Record excerpts: Begin

File: config.mk
export PLATFORM = sky130hd
export DESIGN_NAME = llc_output_encoder_flat
export DESIGN_NICKNAME = d
export VERILOG_FILES = /design/src/rtl/llc_output_encoder_pkg.sv /design/src/rtl/llc_output_encoder_if.sv /design/src/rtl/llc_out_slot.sv /design/src/rtl/llc_output_encoder.sv /design/src/flat_wrapper.sv
export SDC_FILE = /design/constraint.sdc
export NUM_CORES = 1
export LEC_CHECK = 0
export ABC_CLOCK_PERIOD_IN_PS = 1560
export CAP_MARGIN = 15
export CORE_AREA = 2 2 389 391
export CTS_CLUSTER_SIZE = 24
export DETAILED_ROUTE_END_ITERATION = 10
export DIE_AREA = 0 0 391 393
export PLACE_DENSITY_LB_ADDON = 0.12
export SKIP_CTS_REPAIR_TIMING = 1
export SYNTH_ARGS = -nofsm -noshare
export SYNTH_HDL_FRONTEND = slang
export SYNTH_HIERARCHICAL = 1
export SYNTH_SLANG_ARGS = --single-unit
File: constraint.sdc
create_clock -name clk -period 1.56 [get_ports clk]
set_clock_uncertainty 0.15 [all_clocks]
set_input_delay 0.312 -clock clk [delete_from_list [all_inputs] [get_ports clk]]
set_output_delay 0.312 -clock clk [all_outputs]
set_load 0.05 [all_outputs]
File: src/rtl/llc_output_encoder_pkg.sv
// Shared widths, DMA serializer state and outbound message layouts for the LLC output encoder.
// Latency: n/a (types and constants only).
// Backpressure: n/a.
package llc_output_encoder_pkg;

    localparam int RSP_W          = 96;
    localparam int FWD_W          = 64;
    localparam int MEM_W          = 200;
    localparam int WORD_W         = 64;
    localparam int WORDS_PER_LINE = 2;
    localparam int DMA_HDR_W      = 32;
    localparam int WORD_IDX_W     = $clog2(WORDS_PER_LINE);
    localparam int DMA_OUT_W      = DMA_HDR_W + WORD_W;
    localparam int STAT_W         = 16;

    typedef enum logic {IDLE, SEND} llc_dma_state_t;

    // Line viewed as an array of words; word 0 occupies the low bits.
    typedef logic [WORDS_PER_LINE-1:0][WORD_W-1:0] dma_line_t;

    typedef struct packed {
        logic [31:0]  hdr;
        logic [63:0]  line_word;
    } rsp_msg_t;

    typedef struct packed {
        logic [31:0]  hdr;
        logic [31:0]  addr;
    } fwd_msg_t;

    typedef struct packed {
        logic [31:0]  hdr;
        logic [39:0]  addr;
        logic [127:0] line;
    } mem_msg_t;

    typedef struct packed {
        logic [DMA_HDR_W-1:0] hdr;
        logic [WORD_W-1:0]    word;
    } dma_beat_t;

    // Event counter that sticks at all-ones instead of wrapping.
    function automatic logic [STAT_W-1:0] sat_inc(input logic [STAT_W-1:0] v);
        return (&v) ? v : v + 1'b1;
    endfunction

endpackage

File: src/rtl/llc_output_encoder_if.sv
// Bundle of the four LLC outbound valid/ready channels.
// Latency: n/a (wires only).
// Backpressure: each channel holds valid and data until its ready is seen.
interface llc_output_encoder_if;
    import llc_output_encoder_pkg::*;

    logic      llc_rsp_out_valid;
    logic      llc_rsp_out_ready;
    rsp_msg_t  llc_rsp_out_data;

    logic      llc_fwd_out_valid;
    logic      llc_fwd_out_ready;
    fwd_msg_t  llc_fwd_out_data;

    logic      llc_mem_req_valid;
    logic      llc_mem_req_ready;
    mem_msg_t  llc_mem_req_data;

    logic      llc_dma_rsp_out_valid;
    logic      llc_dma_rsp_out_ready;
    dma_beat_t llc_dma_rsp_out_data;
    logic      llc_dma_rsp_out_last;

    modport master (
        output llc_rsp_out_valid, llc_rsp_out_data,
        output llc_fwd_out_valid, llc_fwd_out_data,
        output llc_mem_req_valid, llc_mem_req_data,
        output llc_dma_rsp_out_valid, llc_dma_rsp_out_data, llc_dma_rsp_out_last,
        input  llc_rsp_out_ready, llc_fwd_out_ready, llc_mem_req_ready, llc_dma_rsp_out_ready
    );

    modport slave (
        input  llc_rsp_out_valid, llc_rsp_out_data,
        input  llc_fwd_out_valid, llc_fwd_out_data,
        input  llc_mem_req_valid, llc_mem_req_data,
        input  llc_dma_rsp_out_valid, llc_dma_rsp_out_data, llc_dma_rsp_out_last,
        output llc_rsp_out_ready, llc_fwd_out_ready, llc_mem_req_ready, llc_dma_rsp_out_ready
    );

endinterface

File: src/rtl/llc_out_slot.sv
// One-entry outbound holding register with full bit, can_send and command-while-busy pulse.
// Latency: 1 cycle from send to valid.
// Backpressure: can_send drops only when full and ready is low; a send then is dropped and flagged.
module llc_out_slot #(
    parameter int W = 64
) (
    input  logic         clk,
    input  logic         rst,
    input  logic         send_i,
    input  logic [W-1:0] payload_i,
    input  logic         ready_i,
    output logic         valid_o,
    output logic [W-1:0] data_o,
    output logic         can_send_o,
    output logic         err_o
);

    logic         full_q;
    logic [W-1:0] data_q;

    // Ready frees the slot this same cycle, so a send may overlap the outgoing handshake.
    assign can_send_o = !full_q || ready_i;
    assign err_o      = send_i && !can_send_o;
    assign valid_o    = full_q;
    assign data_o     = data_q;

    // Capture on accepted send (replacing a departing message), otherwise drain on handshake.
    always_ff @(posedge clk) begin
        if (rst) begin
            full_q <= 1'b0;
            data_q <= '0;
        end else if (send_i && can_send_o) begin
            full_q <= 1'b1;
            data_q <= payload_i;
        end else if (full_q && ready_i) begin
            full_q <= 1'b0;
        end
    end

endmodule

Record excerpts: End

### Work to be completed
The lines from the one with "full_q <= 1'b1;" through the final line of the data are to be reproduced exactly, both included, with no other lines.

### Your response
            full_q <= 1'b1;
            data_q <= payload_i;
        end else if (full_q && ready_i) begin
            full_q <= 1'b0;
        end
    end

endmodule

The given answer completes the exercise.